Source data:
____

**config.mk**
```make
export PLATFORM = sky130hd
export DESIGN_NAME = ile_cell
export DESIGN_NICKNAME = d
export VERILOG_FILES = /design/src/design/ile_pkg.sv /design/src/design/ile_cell.sv
export SDC_FILE = /design/constraint.sdc
export NUM_CORES = 1
export LEC_CHECK = 0
export BUFFER_PORTS_ARGS = -buffer_cell sky130_fd_sc_hd__buf_4
export CAP_MARGIN = 20
export CORE_ASPECT_RATIO = 0.8
export CORE_UTILIZATION = 49
export CTS_BUF_LIST = sky130_fd_sc_hd__clkbuf_4 sky130_fd_sc_hd__clkbuf_8 sky130_fd_sc_hd__clkbuf_16
export DETAILED_ROUTE_END_ITERATION = 10
export GPL_TIMING_DRIVEN = 0
export HOLD_SLACK_MARGIN = 0.03
export PLACE_DENSITY = 0.94
export SYNTH_ARGS = -nofsm -noshare
export SYNTH_HDL_FRONTEND = slang
export SYNTH_SLANG_ARGS = --single-unit
```
**constraint.sdc**
```tcl
create_clock -name clk -period 7 [get_ports clk]
set_input_delay 0.7 -clock clk [delete_from_list [all_inputs] [get_ports clk]]
set_output_delay 0.7 -clock clk [all_outputs]
set_load 0.005 [all_outputs]
```
**src/design/ile_pkg.sv**
```systemverilog
// Shared constants, codes and types of the indexed list engine.
package ile_pkg;

	localparam int DEPTH      = 64;
	localparam int VALUE_BITS = 32;
	localparam int IDX_W      = $clog2(DEPTH);
	localparam int CNT_W      = $clog2(DEPTH + 1);
	localparam int POS_W      = 7;
	localparam int FUNC_W     = 3;
	localparam int STATUS_W   = 2;
	localparam int WHERE_W    = 6;
	localparam int GRP        = 8;
	localparam int NGRP       = DEPTH / GRP;
	localparam int GRP_W      = $clog2(GRP);
	localparam int NGRP_W     = $clog2(NGRP);

	typedef logic [VALUE_BITS-1:0] value_t;

	typedef enum logic [FUNC_W-1:0] {
		FN_INSERT  = 3'd0,
		FN_REMOVE  = 3'd1,
		FN_READ    = 3'd2,
		FN_REPLACE = 3'd3,
		FN_FIND    = 3'd4,
		FN_MATCH   = 3'd5,
		FN_CLEAR   = 3'd6
	} func_t;

	typedef enum logic [STATUS_W-1:0] {
		ST_OK    = 2'd0,
		ST_RANGE = 2'd1,
		ST_FULL  = 2'd2
	} status_t;

	typedef enum logic [1:0] {
		CELL_HOLD,
		CELL_OPEN,
		CELL_CLOSE,
		CELL_WRITE
	} cell_op_t;

	typedef struct packed {
		cell_op_t          op;
		logic [IDX_W-1:0]  idx;
		value_t            data;
	} cell_cmd_t;

	typedef enum logic [2:0] {
		S_IDLE,
		S_EXEC,
		S_SCAN1,
		S_SCAN2,
		S_FDONE,
		S_RESP
	} seq_state_t;

endpackage

```
**src/design/ile_cell.sv**
```systemverilog
// One list cell: holds one element, shifts with its neighbors, compares with the key.
module ile_cell
	import ile_pkg::*;
(
	input  logic             clk,
	input  cell_cmd_t        cmd,
	input  logic [IDX_W-1:0] my_index,
	input  value_t           left_val,
	input  value_t           right_val,
	output value_t           value,
	output logic             match
);

	value_t value_q;

	always_ff @(posedge clk) begin
		case (cmd.op)
			CELL_OPEN: begin
				// open a gap: cells past the slot take the left neighbor
				if (my_index > cmd.idx) begin
					value_q <= left_val;
				end else if (my_index == cmd.idx) begin
					value_q <= cmd.data;
				end
			end
			CELL_CLOSE: begin
				// close the gap: the slot and all after it take the right neighbor
				if (my_index >= cmd.idx) begin
					value_q <= right_val;
				end
			end
			CELL_WRITE: begin
				if (my_index == cmd.idx) begin
					value_q <= cmd.data;
				end
			end
			default: begin
			end
		endcase
	end

	assign value = value_q;
	assign match = (value_q == cmd.data);

endmodule

```
==> flow_summary_export.csv, run 1 <==
group,metric,value,unit
synthesis,synth.distinct_cells,21,
clock_tree,h-tree-depth,2,
setup_path,crit_path_end_kind,"output pin",
drt,drt_pre_antenna_iters,4,
grt,grt_pass1_wl,11.2,mm
placed_design,placed_area,3770,um^2
worst_hold_path,min_path_type,"input port to register",
synthesis,syn_avg_cell_area,10.8,um^2
worst_hold_path,hp-start,"right_val[17]",
clock_tree,clock_latency,0.28,ns
clock_tree,postCtsSetupBuffers,0,
timing,final.min_clock_period,2.51,ns
clock_tree,path_clk_slew,0.07,ns
floorplanning,initial_core_util,51.6,%
setup_path,crit_chain,"buf_4 -> xor2_1 -> nor4_1 -> nand4_1 -> nor2_1 -> buf_4",
grt,grt_usage,25.9,%
finish,antenna_cells,0,
grt,globalRoute.totalOverflow,0,
timing,timing.hold.ws,0.692,ns
clock_tree,cts_buffer_depth,2,
setup_path,r2r-start,"value[12]",
finish,drive_above_1_share,49.2,%
synthesis,ys_warn_count,0,
drt,via_per_inst,5.41,
setup_path,worst_path_most_repeated_cell,"buf_4",
worst_hold_path,hold_path_end,"value[17]",
timing,setup_violations,0,
setup_path,path_class,"input port to output pin",
floorplanning,die_h,67.3,um
finish,design_area,3850,um^2
timing,worstMarginPinSlew,0.824,ns
setup_path,reg2reg_depth,2,
floorplanning,fp.dieW,83.6,um
drt,final_antenna_net_count,0,
clock_tree,post_cts_resized,0,
setup_path,cp_slowest_cell,"nor4_1",
clock_tree,cts_tree,"built",
floorplanning,row_count,23,
drt,drc_errors,0,
floorplanning,coreArea,5060,um^2
finish,area_delta_synth_final,47.5,%
placed_design,dp.cells,448,
drt,drt-initial-drc-count,107,
timing,rsz0062_at_grt,"no",
finish,largest_reg_flops,32,
timing,clock_skew,0,ns
setup_path,worstPathArrival,1.81,ns
drt,num_vias,2468,
pwr,pwr_density_cell,174,nW/um^2
setup_path,cp.required,6.30,ns
clock_tree,ctsHoldBuffers,0,
pwr,total_leakage_power,1.72,nW
timing,fmax,0.398,GHz
setup_path,cpPeakStageDelay,0.43,ns
finish,final_nets,510,
synthesis,synth-seq-cells,32,
clock_tree,cts_num_sinks,32,
drt,wl_per_cell,16.1,um
synthesis,syn_area,2610,um^2
floorplanning,ios,144,
timing,fin_crit_sh,35.9,%
synthesis,yosysSeqAreaShare,36.8,%
clock_tree,cts-root-buf,"clkbuf_8",
placed_design,port_buffers,143,
finish,instances_no_fill,456,
placed_design,gp_congestion,0.832,
synthesis,syn_nets,360,
pwr,total_power,0.671,mW
placed_design,dp_hpwl,5.94,mm
synthesis,synth_cells,243,
setup_path,critPathLaunch,"cmd[23]",
drt,routed_wl,7.34,mm
worst_hold_path,hold_depth,3,
clock_tree,cts_buffers,5,
synthesis,synth_top_area_share,36.8,%
setup_path,reg2reg_to,"value[12]",
finish,fillers,368,
grt,antenna_found_initial,0,
timing,tns,0,ns
timing,slew_headroom,45.1,%
timing,hold_viol_final,0,
synthesis,synth_area_leaders,"edfxtp_1 (37%), o221ai_2 (18%), mux2i_1 (12%), xor2_1 (11%), inv_1 (5.6%)",
setup_path,start_kind,"input port",
setup_path,reg2reg_slack,5.98,ns
pwr,ir_drop,128,uV
flow_run,max_cap_violations,0,
setup_path,crit_buf_inv,2,
setup_path,critical_path.top_delay_family,"simple AND/OR/NAND/NOR gates",
timing,report.final.slew_viol_count,0,
setup_path,critPathMaxFanout,2,
status,status,"completed",
grt,grt_pass1_vias,2356,
floorplanning,dieArea,5630,um^2
grt,grt_max_degree,33,
synthesis,yosys.area.top_type,"edfxtp_1",
-- layout make-up --
| class | count | area (um^2) | share of cell area, % |
|---|---|---|---|
| buffer | 13 | 78.8 | 2.05 |
| clock buffer | 7 | 83.8 | 2.18 |
| clock inverter | 1 | 3.75 | 0.0974 |
| inverter | 39 | 146 | 3.80 |
| multi-input combinational | 159 | 1430 | 37.1 |
| sequential | 32 | 961 | 24.9 |
| tap | 62 | 77.6 | 2.01 |
| timing repair buffer | 143 | 1070 | 27.9 |
-- logic make-up after synthesis --
kind of cell             synth area share (%)
AND/OR/NAND/NOR                          9.10
buffers and inverters                    8.62
multiplexers                             12.3
AO/OA/AOI/OAI                            19.6
flip-flops                               36.8
XOR/XNOR                                 10.7
adder cells (fa/ha/maj)                  2.87
-- synth_stat cells --
| master | count |
|---|---|
| inv_1 | 39 |
| nand2_1 | 35 |
| edfxtp_1 | 32 |
| mux2i_1 | 32 |
| xor2_1 | 32 |
| o221ai_2 | 31 |
| nor4_1 | 8 |
| buf_2 | 6 |
| ha_1 | 6 |
| clkbuf_1 | 4 |
| a21oi_1 | 3 |
| buf_6 | 3 |
| nand4_1 | 2 |
| nor2_1 | 2 |
| o221ai_1 | 2 |
| nand2b_1 | 1 |
| nand4_2 | 1 |
| nor2_4 | 1 |
| nor2b_1 | 1 |
| o21ai_0 | 1 |
| o22a_2 | 1 |
-- cell usage in the layout, fill, tap and decap left out, drive strengths merged --
master / n
nand4: 3
mux2i: 32
nor2b: 1
nand2: 35
o21ai: 1
nand2b: 1
xor2: 32
clkinv: 1
nor2: 3
nor4: 8
edfxtp: 32
a21oi: 3
inv: 39
o22a: 1
buf: 152
o221ai: 33
ha: 6
clkbuf: 11
-- how the worst max path moves through the flow --
stage	end	cells past startpoint	slack (ns)
finish	match	6	4.49
detailed placement	value[0]	6	4.28
global placement	value[0]	6	3.83
floorplan	value[0]	6	4.32
global route	match	6	4.40
CTS	match	6	4.46
-- layer usage --
metal,track usage (%),share of wire (%),wire length (um)
met1,32.6,41,3040
met2,46.3,50,3680
met3,4.65,7.3,538
met4,7.84,0.98,72
met5,0,0,0
-- power by group --
| part | leakage (nW) | switching [mW] | internal [mW] | total (mW) |
|---|---|---|---|---|
| sequential | 0.325 | 0.0280 | 0.253 | 0.281 |
| clock | 0.0467 | 0.0682 | 0.0770 | 0.145 |
| combinational | 1.34 | 0.109 | 0.136 | 0.245 |
| total | 1.72 | 0.205 | 0.465 | 0.671 |
-- per-stage QoR --
stage / setup slack, ns / utilization [%]
finish: 4.49 / 76.1
global route: 4.40 / 76.1
detailed placement: 4.28 / 74.4
global placement: 3.83 / 74.3
CTS: 4.46 / 76.1
floorplan: 4.32 / -
-- worst register-to-register path, delay by kind of cell (launching register included) --
family	cells	cell delay (ns)
muxes	1	0.21
AOI/OAI and AO/OA	1	0.11
DFF	1	0.44
No activity file was read; power rests on OpenSTA's default activity.
==> run 2, diff against run 1 <==
--- a/config.mk
+++ b/config.mk
@@ -8,12 +8,12 @@
 export BUFFER_PORTS_ARGS = -buffer_cell sky130_fd_sc_hd__buf_4
 export CAP_MARGIN = 20
 export CORE_ASPECT_RATIO = 0.8
-export CORE_UTILIZATION = 49
+export CORE_UTILIZATION = 45
 export CTS_BUF_LIST = sky130_fd_sc_hd__clkbuf_4 sky130_fd_sc_hd__clkbuf_8 sky130_fd_sc_hd__clkbuf_16
 export DETAILED_ROUTE_END_ITERATION = 10
 export GPL_TIMING_DRIVEN = 0
 export HOLD_SLACK_MARGIN = 0.03
-export PLACE_DENSITY = 0.94
+export PLACE_DENSITY = 0.88
 export SYNTH_ARGS = -nofsm -noshare
 export SYNTH_HDL_FRONTEND = slang
 export SYNTH_SLANG_ARGS = --single-unit
==> constraint.sdc (replaced) <==
create_clock -name clk -period 2.58 [get_ports clk]
set_input_delay 0.258 -clock clk [delete_from_list [all_inputs] [get_ports clk]]
set_output_delay 0.258 -clock clk [all_outputs]
set_load 0.005 [all_outputs]
==> flow_summary_export.csv, run 2 (synthesis gave the netlist of run 1 again) <==
group,metric,value,unit
clock_tree,ctsHoldBuffers,0,
finish,layout_common_cells,"buf_4 (143), inv_1 (39), nand2_1 (35)",
clock_tree,post_cts_resized,0,
drt,num_vias,2434,
clock_tree,cts_buffer_depth,2,
setup_path,reg2reg_slack,1.56,ns
setup_path,r2r-start,"value[27]",
setup_path,start_kind,"register",
pwr,total_leakage_power,1.71,nW
drt,routed_wl,7.63,mm
grt,antenna_found_initial,0,
clock_tree,cts-root-buf,"clkbuf_8",
placed_design,dp_hpwl,6.06,mm
setup_path,cp.required,2.32,ns
floorplanning,dieArea,6120,um^2
timing,rsz0062_at_grt,"no",
grt,grt_max_degree,33,
timing,hold_viol_final,0,
status,status,"completed",
floorplanning,initial_core_util,47.3,%
pwr,pwr_density_cell,468,nW/um^2
drt,drc_errors,0,
floorplanning,die_h,70.2,um
finish,final_nets,510,
floorplanning,ios,144,
timing,final.min_clock_period,1.99,ns
finish,multi_input_area,1430,um^2
clock_tree,cts_buffers,5,
finish,layout_commonest_cell,"buf_4",
pwr,total_power,1.81,mW
grt,grt_pass1_wl,11.7,mm
setup_path,critPathMaxFanout,3,
setup_path,crit_path_end,"match",
setup_path,cp_slowest_cell,"edfxtp_1",
grt,grt_usage,25.2,%
setup_path,critical_path.top_delay_family,"simple AND/OR/NAND/NOR gates",
finish,ff_latch_area,961,um^2
placed_design,port_buffers,143,
setup_path,cpPeakStageDelay,0.44,ns
drt,final_antenna_net_count,0,
timing,tns,0,ns
setup_path,cp.depth,5,
setup_path,reg2reg_to,"value[27]",
setup_path,worstPathArrival,1.73,ns
flow_run,max_cap_violations,0,
floorplanning,fp.dieW,87.2,um
finish,drive_above_1_share,49.2,%
timing,fin_crit_sh,77.1,%
timing,setup_violations,0,
setup_path,crit_path_end_kind,"output pin",
timing,worstMarginPinSlew,0.835,ns
finish,largest_reg_flops,32,
finish,antenna_cells,0,
floorplanning,coreArea,5530,um^2
timing,fmax,0.503,GHz
clock_tree,path_clk_slew,0.07,ns
floorplanning,row_count,24,
drt,drt-initial-drc-count,84,
clock_tree,cts_num_sinks,32,
setup_path,crit_chain,"xor2_1 -> nor4_1 -> nand4_1 -> nor2_1 -> buf_4",
drt,drt_pre_antenna_iters,4,
grt,globalRoute.totalOverflow,0,
clock_tree,clock_latency,0.28,ns
timing,report.final.slew_viol_count,0,
clock_tree,postCtsSetupBuffers,0,
placed_design,gp_congestion,0.771,
finish,area_delta_synth_final,48.1,%
setup_path,critPathLaunch,"value[17]",
pwr,ir_drop,321,uV
timing,clock_skew,0,ns
timing,timing.hold.ws,0.248,ns
drt,wl_per_cell,16.2,um
setup_path,crit_buf_inv,1,
worst_hold_path,min_path_type,"input port to register",
setup_path,path_class,"register to output pin",
finish,final_util,70.0,%
clock_tree,cts_tree,"built",
timing,slew_headroom,44.4,%
grt,grt_pass1_vias,2544,
setup_path,reg2reg_depth,2,
finish,fillers,462,
drt,via_per_inst,5.16,
clock_tree,h-tree-depth,2,
==> run 2: cell type report <==
| type | count | area share, % |
|---|---|---|
| flip-flops and latches | 32 | 24.8 |
| repair buffers | 143 | 27.7 |
| well taps | 78 | 2.52 |
| inverters | 39 | 3.78 |
| clock buffers | 5 | 1.78 |
| multi-input cells | 159 | 36.9 |
| clock inverters | 3 | 0.356 |
| plain buffers | 13 | 2.04 |
==> run 2: per-stage QoR <==
step                worst slack, ns  area [um^2]  cells
finish                        0.592         3870    472
global route                  0.460         3870    472
global placement             -0.187         3780    464
floorplan                     0.342         2610    243
detailed placement            0.280         3790    464
CTS                           0.575         3870    472
==> run 2: worst register-to-register path, stage by stage (launching register included) <==
cell and delay, ns:
edfxtp_1 0.44, mux2i_1 0.19, o221ai_2 0.13
==> run 2: worst min-delay path by stage <==
stage	startpoint	to	slack, ns	cells past startpoint
finish	right_val[9]	value[9]	0.25	3
global route	right_val[7]	value[7]	0.24	3
CTS	right_val[9]	value[9]	0.24	3
detailed placement	right_val[9]	value[9]	0.54	3
global placement	right_val[21]	value[21]	0.54	3
floorplan	right_val[21]	value[21]	0.45	2
==> run 2: metal layers <==
layer,routed length [um],GRT usage [%],vias up
met1,3190,30.2,1140
li1,-,-,1182
met4,62,5.65,0
met3,567,5.67,7
met5,0,0,-
met2,3810,45.5,105
==> run 2: power by group <==
part | internal [mW] | total, mW | switching [mW]
combinational | 0.368 | 0.669 | 0.301
clock | 0.183 | 0.380 | 0.197
sequential | 0.686 | 0.761 | 0.0751
==> run 3, diff against run 2 <==
--- a/config.mk
+++ b/config.mk
@@ -5,10 +5,11 @@
 export SDC_FILE = /design/constraint.sdc
 export NUM_CORES = 1
 export LEC_CHECK = 0
+export ABC_AREA = 1
 export BUFFER_PORTS_ARGS = -buffer_cell sky130_fd_sc_hd__buf_4
 export CAP_MARGIN = 20
 export CORE_ASPECT_RATIO = 0.8
-export CORE_UTILIZATION = 45
+export CORE_UTILIZATION = 47
 export CTS_BUF_LIST = sky130_fd_sc_hd__clkbuf_4 sky130_fd_sc_hd__clkbuf_8 sky130_fd_sc_hd__clkbuf_16
 export DETAILED_ROUTE_END_ITERATION = 10
 export GPL_TIMING_DRIVEN = 0
==> constraint.sdc (replaced) <==
create_clock -name clk -period 2 [get_ports clk]
set_input_delay 0.2 -clock clk [delete_from_list [all_inputs] [get_ports clk]]
set_output_delay 0.2 -clock clk [all_outputs]
set_load 0.005 [all_outputs]
==> flow_summary_export.csv, run 3 <==
group,metric,value,unit
clock_tree,clock_latency,0.29,ns
finish,ff_latch_area,961,um^2
timing,setup_violations,0,
timing,hold_viol_final,0,
pwr,total_power,2.64,mW
synthesis,synth-seq-cells,32,
grt,grt_usage,28.5,%
floorplanning,dieArea,6710,um^2
synthesis,post-synth-top-count-cell,"nand2_1",
floorplanning,coreArea,6040,um^2
finish,final_util,72.4,%
synthesis,syn_avg_cell_area,6.12,um^2
synthesis,syn_area,3000,um^2
pwr,switching_share,33.1,%
drt,drt-initial-drc-count,189,
worst_hold_path,min_path_type,"input port to register",
placed_design,dp_hpwl,7.10,mm
pwr,power_frac_clock,24.7,%
clock_tree,ctsHoldBuffers,0,
floorplanning,initial_core_util,49.7,%
synthesis,synth_area_leaders,"edfxtp_1 (32%), nand2_1 (29%), nand3_1 (11%), inv_1 (9.6%), xor2_1 (4.7%)",
synthesis,synth.distinct_cells,23,
drt,drc_errors,0,
placed_design,port_buffers,143,
finish,fillers,496,
finish,layout_commonest_cell,"nand2_1",
synthesis,synth_top_area_share,32.0,%
pwr,p_int,1.77,mW
grt,antenna_found_initial,0,
pwr,ir_drop,427,uV
setup_path,critPathMaxFanout,16,
flow_run,max_cap_violations,0,
drt,wirelength_met1,3.92,mm
synthesis,synth_commonest_cells,"nand2_1 (228), inv_1 (77), nand3_1 (64), edfxtp_1 (32), nor2_1 (22)",
timing,fin_crit_sh,92.1,%
setup_path,crit_path_end_kind,"register",
finish,largest_reg_flops,32,
timing,report.final.slew_viol_count,0,
timing,slew_headroom,61.5,%
synthesis,synth_edf_count,32,
pwr,pwr_density_cell,605,nW/um^2
setup_path,reg2reg_depth,4,
clock_tree,path_clk_slew,0.08,ns
pwr,total_leakage_power,2.52,nW
synthesis,ys_async_sr_fraction,0,%
drt,drt_pre_antenna_iters,5,
timing,final.min_clock_period,1.84,ns
setup_path,worstPathArrival,1.78,ns
drt,wl_met2,4.52,mm
setup_path,reg2reg_slack,0.94,ns
clock_tree,postCtsSetupBuffers,0,
drt,met3_length,845,um
clock_tree,cts_buffer_depth,2,
timing,fmax,0.543,GHz
timing,clock_skew,0,ns
synthesis,synth_ff_type,"edfxtp_1",
finish,layout_common_cells,"nand2_1 (226), buf_4 (143), inv_1 (77), nand3_1 (64), edfxtp_1 (32)",
timing,rsz0062_at_grt,"no",
floorplanning,die_h,73.5,um
synthesis,ys_warn_count,0,
finish,antenna_cells,0,
placed_design,gp_congestion,0.783,
grt,globalRoute.totalOverflow,0,
floorplanning,fp.dieW,91.3,um
pwr,p_switching,0.876,mW
finish,drive_above_1_share,28.5,%
worst_hold_path,hold_depth,5,
drt,num_vias,3528,
floorplanning,row_count,25,
timing,worstMarginPinSlew,0.576,ns
clock_tree,cts_num_sinks,32,
clock_tree,cts_tree,"built",
setup_path,path_class,"input port to register",
setup_path,cp.required,1.93,ns
drt,wl_per_cell,13.1,um
clock_tree,cts_buffers,5,
timing,timing.hold.ws,0.246,ns
finish,multi_input_area,1700,um^2
synthesis,syn_nets,607,
floorplanning,ios,144,
drt,routed_wl,9.44,mm
drt,via_per_inst,4.88,
synthesis,yosys.area.top_type,"edfxtp_1",
drt,final_antenna_net_count,0,
synthesis,synth_cells,490,
synthesis,yosysSeqAreaShare,32.0,%
setup_path,start_kind,"input port",
clock_tree,cts-root-buf,"clkbuf_8",
grt,grt_pass1_vias,3399,
grt,grt_max_degree,17,
pwr,combPwrFrac,37.8,%
drt,top_layer_used,"met4",
finish,final_nets,758,
grt,grt_pass1_wl,15.0,mm
status,status,"completed",
finish,area_delta_synth_final,45.7,%
clock_tree,h-tree-depth,2,
pwr,power.share.sequential,37.5,%
[run 3: power by group through the flow]
stage | clock [mW] | sequential (mW) | combinational [mW]
2_1_floorplan | 0 | 0.996 | 0.516
3_3_place_gp | 0 | 0.992 | 0.950
3_5_place_dp | 0 | 1.00 | 0.984
4_1_cts | 0.644 | 0.989 | 0.998
5_1_grt | 0.674 | 1.00 | 1.12
6_report | 0.653 | 0.992 | 0.999
[run 3: critical path, cell delays in order]
cell and delay (ns):
buf_4 0.11, ha_1 0.28, nand2_2 0.07, nor2_4 0.16
nand2_1 0.08, nand3_2 0.17, buf_6 0.18, nor2_4 0.06
o21bai_4 0.47
[run 3: worst paths after layout]
check | end | startpoint
max | value[16] | my_index[2]
min | value[7] | right_val[7]
max reg2reg | value[16] | value[16]
min reg2reg | value[23] | value[23]
[run 3: what timing repair did]
item | 4_1_cts | 5_1_grt
resized for setup | 1 | 0
endpoints found under the hold margin | 0 | 0
setup endpoints to repair | 32 | 0
[run 3: per-stage QoR]
| stage | area [um^2] | cells | TNS [ns] | setup slack (ns) |
|---|---|---|---|---|
| 2_1_floorplan | 3070 | 490 | 0 | 0.00211 |
| 5_1_grt | 4370 | 723 | 0 | 0.0759 |
| 3_3_place_gp | 4240 | 714 | -13.16 | -0.412 |
| 3_5_place_dp | 4240 | 714 | -15.77 | -0.494 |
| 4_1_cts | 4370 | 723 | 0 | 0.145 |
| 6_report | 4370 | 723 | 0 | 0.157 |
[run 3: cell families after synthesis]
family	after synthesis	share of synthesized area (%)
fa+ha+maj	6	2.50
xor+xnor	16	4.67
flops	32	32.0
compound gates	19	4.00
buf+inv	99	13.7
simple gates	318	43.1
[run 3: cell type report]
class / instances / area share, %
well taps: 81 / 2.32
clock buffers: 6 / 1.75
multi-input cells: 360 / 38.9
plain buffers: 21 / 2.92
clock inverters: 2 / 0.802
repair buffers: 143 / 24.6
flip-flops and latches: 32 / 22.0
inverters: 78 / 6.76
[run 3: metal layers]
metal | global-route usage (%) | vias up
met5 | 0 | -
met3 | 6.73 | 18
met1 | 34.1 | 1553
met2 | 51.1 | 157
li1 | - | 1800
met4 | 9.88 | 0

____

Every line above that holds the word "logic" needs to be copied.

» **EXERCISE SOLUTION**
	typedef logic [VALUE_BITS-1:0] value_t;
	typedef enum logic [FUNC_W-1:0] {
	typedef enum logic [STATUS_W-1:0] {
	typedef enum logic [1:0] {
		logic [IDX_W-1:0]  idx;
	typedef enum logic [2:0] {
	input  logic             clk,
	input  logic [IDX_W-1:0] my_index,
	output logic             match
-- logic make-up after synthesis --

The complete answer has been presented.